Stored data
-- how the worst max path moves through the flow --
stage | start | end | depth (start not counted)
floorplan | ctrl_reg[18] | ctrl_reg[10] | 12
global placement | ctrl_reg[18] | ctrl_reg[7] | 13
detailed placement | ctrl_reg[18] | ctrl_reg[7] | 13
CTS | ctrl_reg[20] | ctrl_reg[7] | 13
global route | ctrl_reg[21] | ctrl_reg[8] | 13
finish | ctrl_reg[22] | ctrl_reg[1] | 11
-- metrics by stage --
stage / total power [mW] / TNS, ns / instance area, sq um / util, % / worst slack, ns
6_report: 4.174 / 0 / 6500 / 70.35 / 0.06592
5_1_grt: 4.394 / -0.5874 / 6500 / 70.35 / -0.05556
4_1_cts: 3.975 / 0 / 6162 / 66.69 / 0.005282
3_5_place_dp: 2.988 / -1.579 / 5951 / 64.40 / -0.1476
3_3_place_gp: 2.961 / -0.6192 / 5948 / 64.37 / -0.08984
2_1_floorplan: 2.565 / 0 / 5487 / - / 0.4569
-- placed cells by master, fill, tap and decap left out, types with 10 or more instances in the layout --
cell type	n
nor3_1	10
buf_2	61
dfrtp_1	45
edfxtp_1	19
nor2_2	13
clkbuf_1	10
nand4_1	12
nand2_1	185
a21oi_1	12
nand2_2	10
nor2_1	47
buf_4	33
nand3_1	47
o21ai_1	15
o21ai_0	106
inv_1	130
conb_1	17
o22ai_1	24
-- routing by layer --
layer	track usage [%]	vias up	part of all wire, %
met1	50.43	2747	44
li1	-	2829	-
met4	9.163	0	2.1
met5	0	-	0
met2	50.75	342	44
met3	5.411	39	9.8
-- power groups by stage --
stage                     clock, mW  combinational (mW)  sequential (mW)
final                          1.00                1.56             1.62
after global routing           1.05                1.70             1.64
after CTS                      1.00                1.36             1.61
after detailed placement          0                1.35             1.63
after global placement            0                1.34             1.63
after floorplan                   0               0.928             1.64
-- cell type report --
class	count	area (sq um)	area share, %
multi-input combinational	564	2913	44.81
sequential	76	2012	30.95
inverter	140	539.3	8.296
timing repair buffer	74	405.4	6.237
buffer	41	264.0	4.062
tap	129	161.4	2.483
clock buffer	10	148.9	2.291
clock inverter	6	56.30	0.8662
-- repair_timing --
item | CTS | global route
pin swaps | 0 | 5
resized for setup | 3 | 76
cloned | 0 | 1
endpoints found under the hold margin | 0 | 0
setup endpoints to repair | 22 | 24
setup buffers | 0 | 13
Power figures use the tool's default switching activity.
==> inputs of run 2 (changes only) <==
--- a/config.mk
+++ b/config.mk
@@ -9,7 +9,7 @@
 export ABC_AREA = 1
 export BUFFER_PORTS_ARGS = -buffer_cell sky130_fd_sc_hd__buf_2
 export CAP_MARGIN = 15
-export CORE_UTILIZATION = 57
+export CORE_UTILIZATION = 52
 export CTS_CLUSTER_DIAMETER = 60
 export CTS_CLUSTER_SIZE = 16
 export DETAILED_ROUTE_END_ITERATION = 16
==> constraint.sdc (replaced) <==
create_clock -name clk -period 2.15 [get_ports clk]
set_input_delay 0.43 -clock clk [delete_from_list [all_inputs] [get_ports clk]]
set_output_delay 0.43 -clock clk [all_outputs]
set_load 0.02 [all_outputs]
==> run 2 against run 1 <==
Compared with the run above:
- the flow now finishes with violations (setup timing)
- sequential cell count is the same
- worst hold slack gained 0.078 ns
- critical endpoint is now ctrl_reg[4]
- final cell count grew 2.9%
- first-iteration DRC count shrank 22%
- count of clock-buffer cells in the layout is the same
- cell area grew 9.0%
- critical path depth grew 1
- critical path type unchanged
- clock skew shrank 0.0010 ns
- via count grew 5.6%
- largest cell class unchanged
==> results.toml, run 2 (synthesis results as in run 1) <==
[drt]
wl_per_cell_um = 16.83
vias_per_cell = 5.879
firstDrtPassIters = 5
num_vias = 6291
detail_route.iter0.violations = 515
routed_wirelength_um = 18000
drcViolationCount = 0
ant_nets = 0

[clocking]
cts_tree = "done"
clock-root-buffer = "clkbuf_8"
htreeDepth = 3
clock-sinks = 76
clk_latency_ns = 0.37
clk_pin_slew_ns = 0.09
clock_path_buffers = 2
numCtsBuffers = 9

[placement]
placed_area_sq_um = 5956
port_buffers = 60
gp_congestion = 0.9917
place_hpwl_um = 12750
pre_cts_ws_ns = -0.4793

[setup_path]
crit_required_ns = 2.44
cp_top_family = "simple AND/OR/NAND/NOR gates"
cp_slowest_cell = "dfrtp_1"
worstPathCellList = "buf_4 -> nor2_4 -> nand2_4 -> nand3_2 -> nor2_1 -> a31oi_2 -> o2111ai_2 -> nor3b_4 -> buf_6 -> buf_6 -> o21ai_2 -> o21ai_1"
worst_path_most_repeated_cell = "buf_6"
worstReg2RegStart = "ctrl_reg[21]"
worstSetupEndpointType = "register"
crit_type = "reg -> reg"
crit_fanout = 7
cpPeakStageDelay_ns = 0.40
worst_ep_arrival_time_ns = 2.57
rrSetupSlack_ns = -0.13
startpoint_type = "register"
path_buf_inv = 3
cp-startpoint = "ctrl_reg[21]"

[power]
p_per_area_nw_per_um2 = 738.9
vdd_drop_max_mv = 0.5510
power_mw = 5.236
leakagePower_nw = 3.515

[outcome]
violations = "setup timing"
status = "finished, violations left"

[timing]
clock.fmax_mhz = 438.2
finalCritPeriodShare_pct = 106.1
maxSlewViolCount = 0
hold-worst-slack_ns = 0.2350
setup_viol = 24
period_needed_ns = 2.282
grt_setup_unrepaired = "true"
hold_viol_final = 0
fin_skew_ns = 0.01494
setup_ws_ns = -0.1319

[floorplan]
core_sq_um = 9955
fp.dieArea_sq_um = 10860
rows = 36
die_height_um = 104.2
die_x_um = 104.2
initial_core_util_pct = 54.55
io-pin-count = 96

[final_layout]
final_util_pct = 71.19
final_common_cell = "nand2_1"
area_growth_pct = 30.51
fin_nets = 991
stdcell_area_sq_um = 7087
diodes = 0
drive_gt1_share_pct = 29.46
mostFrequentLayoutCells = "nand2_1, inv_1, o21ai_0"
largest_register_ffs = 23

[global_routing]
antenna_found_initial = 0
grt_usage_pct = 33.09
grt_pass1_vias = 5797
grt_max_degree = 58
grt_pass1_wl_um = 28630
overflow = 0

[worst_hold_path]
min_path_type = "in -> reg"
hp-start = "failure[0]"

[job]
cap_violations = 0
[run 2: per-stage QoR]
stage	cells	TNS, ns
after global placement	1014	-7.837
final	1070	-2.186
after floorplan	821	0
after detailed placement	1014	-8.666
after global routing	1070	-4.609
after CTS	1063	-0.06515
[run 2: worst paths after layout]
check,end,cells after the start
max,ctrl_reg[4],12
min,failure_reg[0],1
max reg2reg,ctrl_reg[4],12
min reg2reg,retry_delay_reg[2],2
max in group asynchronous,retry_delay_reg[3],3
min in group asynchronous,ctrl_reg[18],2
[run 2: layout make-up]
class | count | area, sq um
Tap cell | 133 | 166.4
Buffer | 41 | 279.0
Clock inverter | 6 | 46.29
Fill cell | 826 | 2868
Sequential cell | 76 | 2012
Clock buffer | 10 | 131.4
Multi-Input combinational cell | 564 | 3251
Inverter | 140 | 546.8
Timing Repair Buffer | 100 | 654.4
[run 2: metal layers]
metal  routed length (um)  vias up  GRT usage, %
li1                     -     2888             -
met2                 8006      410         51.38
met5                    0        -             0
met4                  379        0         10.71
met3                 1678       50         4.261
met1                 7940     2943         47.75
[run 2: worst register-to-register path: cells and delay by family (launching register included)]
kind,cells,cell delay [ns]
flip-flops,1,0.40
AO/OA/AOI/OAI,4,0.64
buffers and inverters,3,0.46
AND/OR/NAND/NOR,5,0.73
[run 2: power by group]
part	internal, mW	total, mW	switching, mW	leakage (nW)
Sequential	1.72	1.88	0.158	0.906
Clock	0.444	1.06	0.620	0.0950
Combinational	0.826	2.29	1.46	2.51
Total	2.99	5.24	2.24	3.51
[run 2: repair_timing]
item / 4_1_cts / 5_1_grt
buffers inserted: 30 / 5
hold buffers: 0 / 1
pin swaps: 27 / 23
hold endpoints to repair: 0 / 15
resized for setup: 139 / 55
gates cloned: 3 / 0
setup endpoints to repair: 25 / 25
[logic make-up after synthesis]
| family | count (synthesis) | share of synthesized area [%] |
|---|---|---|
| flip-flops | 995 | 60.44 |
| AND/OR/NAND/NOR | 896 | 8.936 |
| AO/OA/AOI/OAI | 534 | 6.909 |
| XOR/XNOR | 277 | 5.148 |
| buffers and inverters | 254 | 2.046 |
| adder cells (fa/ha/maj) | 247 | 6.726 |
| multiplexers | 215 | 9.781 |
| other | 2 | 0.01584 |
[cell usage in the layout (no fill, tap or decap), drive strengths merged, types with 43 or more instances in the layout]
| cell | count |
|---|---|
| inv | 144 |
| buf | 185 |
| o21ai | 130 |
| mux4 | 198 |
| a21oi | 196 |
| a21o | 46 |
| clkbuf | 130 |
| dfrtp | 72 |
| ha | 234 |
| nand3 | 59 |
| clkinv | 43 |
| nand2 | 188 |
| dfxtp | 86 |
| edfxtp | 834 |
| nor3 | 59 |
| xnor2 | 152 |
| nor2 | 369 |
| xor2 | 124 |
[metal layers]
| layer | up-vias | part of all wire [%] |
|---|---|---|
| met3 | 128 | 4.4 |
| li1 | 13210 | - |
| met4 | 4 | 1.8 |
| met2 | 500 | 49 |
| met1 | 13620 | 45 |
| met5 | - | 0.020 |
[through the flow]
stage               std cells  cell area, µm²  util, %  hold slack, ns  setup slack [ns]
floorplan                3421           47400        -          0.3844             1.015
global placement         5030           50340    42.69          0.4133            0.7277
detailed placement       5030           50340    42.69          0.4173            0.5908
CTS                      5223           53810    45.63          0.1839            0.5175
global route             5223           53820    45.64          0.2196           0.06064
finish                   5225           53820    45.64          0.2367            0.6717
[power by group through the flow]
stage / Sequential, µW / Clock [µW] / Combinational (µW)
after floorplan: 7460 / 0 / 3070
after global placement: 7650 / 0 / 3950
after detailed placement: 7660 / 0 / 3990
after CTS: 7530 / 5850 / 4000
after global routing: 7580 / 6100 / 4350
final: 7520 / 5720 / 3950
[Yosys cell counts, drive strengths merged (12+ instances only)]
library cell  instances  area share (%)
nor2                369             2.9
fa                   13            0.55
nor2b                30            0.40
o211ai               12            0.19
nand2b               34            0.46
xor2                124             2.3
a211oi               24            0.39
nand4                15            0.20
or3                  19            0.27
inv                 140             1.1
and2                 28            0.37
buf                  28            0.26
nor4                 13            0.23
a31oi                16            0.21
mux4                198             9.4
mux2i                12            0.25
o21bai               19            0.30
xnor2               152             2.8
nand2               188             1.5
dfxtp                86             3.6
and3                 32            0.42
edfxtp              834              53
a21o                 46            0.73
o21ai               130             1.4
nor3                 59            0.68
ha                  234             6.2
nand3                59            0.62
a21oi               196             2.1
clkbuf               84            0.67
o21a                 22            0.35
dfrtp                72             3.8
**src/sv/crd_pkg.sv**
```systemverilog
// ----------------------------------------------------------------------------
// crd_pkg: shared types and constants for the character raster draw engine
// Operation codes, command record passed from front end to back end.
// ----------------------------------------------------------------------------
package crd_pkg;

  localparam int unsigned MaxWidthDef  = 128;
  localparam int unsigned MaxHeightDef = 128;

  localparam int unsigned CoordW = 12;
  localparam int unsigned SizeW  = 11;
  localparam int unsigned CharW  = 8;
  localparam int unsigned RadW   = 12;
  localparam int unsigned RegW   = 8;
  localparam int unsigned RegIdxW = 3;

  typedef enum logic [3:0] {
    OP_GET    = 4'd0,
    OP_SET    = 4'd1,
    OP_FILL   = 4'd2,
    OP_HLINE  = 4'd3,
    OP_VLINE  = 4'd4,
    OP_BOX    = 4'd5,
    OP_FBOX   = 4'd6,
    OP_DISK   = 4'd7,
    OP_COPY   = 4'd8,
    OP_KCOPY  = 4'd9
  } op_e;

  typedef enum logic [2:0] {
    REG_W0  = 3'd0,
    REG_H0  = 3'd1,
    REG_BG0 = 3'd2,
    REG_W1  = 3'd3,
    REG_H1  = 3'd4,
    REG_BG1 = 3'd5
  } reg_e;

  // Command record as it travels through the queue.
  typedef struct packed {
    logic [3:0]               op;
    logic                     sel;
    logic signed [CoordW-1:0] xa;
    logic signed [CoordW-1:0] ya;
    logic signed [CoordW-1:0] xb;
    logic signed [CoordW-1:0] yb;
    logic [SizeW-1:0]         cw;
    logic [SizeW-1:0]         ch;
    logic [CharW-1:0]         chr;
    logic [RadW-1:0]          rad;
  } cmd_t;

endpackage

```
**src/sv/crd_cmd_fifo.sv**
```systemverilog
// ----------------------------------------------------------------------------
// crd_cmd_fifo: two-entry command queue
// Decouples the command front end from the drawing back end.
// ----------------------------------------------------------------------------
module crd_cmd_fifo (
  input  logic          clk_i,
  input  logic          rst_ni,
  input  logic          wr_valid_i,
  output logic          wr_stall_o,
  input  crd_pkg::cmd_t wr_data_i,
  output logic          rd_valid_o,
  input  logic          rd_stall_i,
  output crd_pkg::cmd_t rd_data_o
);
  import crd_pkg::*;

  cmd_t       mem_q [2];
  logic       wp_q, wp_d, rp_q, rp_d;
  logic [1:0] cnt_q, cnt_d;
  logic       push, pop;

  assign wr_stall_o = (cnt_q == 2'd2);
  assign rd_valid_o = (cnt_q != 2'd0);
  assign rd_data_o  = mem_q[rp_q];
  assign push = wr_valid_i && !wr_stall_o;
  assign pop  = rd_valid_o && !rd_stall_i;

  always_comb begin
    wp_d  = push ? ~wp_q : wp_q;
    rp_d  = pop ? ~rp_q : rp_q;
    cnt_d = cnt_q + {1'b0, push} - {1'b0, pop};
  end

  always_ff @(posedge clk_i or negedge rst_ni) begin
    if (!rst_ni) begin
      wp_q <= 1'b0;
      rp_q <= 1'b0;
      cnt_q <= 2'd0;
    end else begin
      wp_q <= wp_d;
      rp_q <= rp_d;
      cnt_q <= cnt_d;
    end
  end

  always_ff @(posedge clk_i) begin
    if (push) begin
      mem_q[wp_q] <= wr_data_i;
    end
  end

  assert property (@(posedge clk_i) disable iff (!rst_ni) cnt_q <= 2'd2)
    else $error("queue count overflow");
  assert property (@(posedge clk_i) disable iff (!rst_ni)
    (cnt_q == 2'd0) |-> !pop)
    else $error("pop from empty queue");
  assert property (@(posedge clk_i) disable iff (!rst_ni)
    (push && !pop) |=> (cnt_q == $past(cnt_q) + 2'd1))
    else $error("queue count not advanced on push");

endmodule

```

_Problem requirements_
Your answer must consist solely of the lines above between the line holding "215 | 9.781 |" and the line holding "a21o | 46 |", inclusive, copied exactly.

_Task result_
| multiplexers | 215 | 9.781 |
| other | 2 | 0.01584 |
[cell usage in the layout (no fill, tap or decap), drive strengths merged, types with 43 or more instances in the layout]
| cell | count |
|---|---|
| inv | 144 |
| buf | 185 |
| o21ai | 130 |
| mux4 | 198 |
| a21oi | 196 |
| a21o | 46 |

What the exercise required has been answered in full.